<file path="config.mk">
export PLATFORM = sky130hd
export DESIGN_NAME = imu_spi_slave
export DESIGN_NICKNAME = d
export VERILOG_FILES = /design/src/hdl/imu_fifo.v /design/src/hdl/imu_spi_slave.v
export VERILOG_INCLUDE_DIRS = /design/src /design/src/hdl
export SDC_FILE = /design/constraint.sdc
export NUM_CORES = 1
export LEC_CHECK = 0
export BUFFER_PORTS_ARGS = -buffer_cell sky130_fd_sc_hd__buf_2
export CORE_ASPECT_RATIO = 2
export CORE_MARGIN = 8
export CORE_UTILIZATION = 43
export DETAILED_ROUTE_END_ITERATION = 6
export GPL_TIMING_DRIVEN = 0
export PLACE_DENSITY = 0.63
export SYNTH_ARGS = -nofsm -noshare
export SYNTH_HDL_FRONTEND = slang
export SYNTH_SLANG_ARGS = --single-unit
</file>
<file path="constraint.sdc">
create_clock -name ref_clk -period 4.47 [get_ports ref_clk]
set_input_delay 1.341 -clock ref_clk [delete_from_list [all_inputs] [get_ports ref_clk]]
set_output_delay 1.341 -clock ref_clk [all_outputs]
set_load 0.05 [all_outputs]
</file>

#### [How to complete this task]
Please restate, word for word, the lines of the entries that run from the first line through the one holding "export DETAILED_ROUTE_END_ITERATION = 6", and add nothing.

#### [Your response]
<file path="config.mk">
export PLATFORM = sky130hd
export DESIGN_NAME = imu_spi_slave
export DESIGN_NICKNAME = d
export VERILOG_FILES = /design/src/hdl/imu_fifo.v /design/src/hdl/imu_spi_slave.v
export VERILOG_INCLUDE_DIRS = /design/src /design/src/hdl
export SDC_FILE = /design/constraint.sdc
export NUM_CORES = 1
export LEC_CHECK = 0
export BUFFER_PORTS_ARGS = -buffer_cell sky130_fd_sc_hd__buf_2
export CORE_ASPECT_RATIO = 2
export CORE_MARGIN = 8
export CORE_UTILIZATION = 43
export DETAILED_ROUTE_END_ITERATION = 6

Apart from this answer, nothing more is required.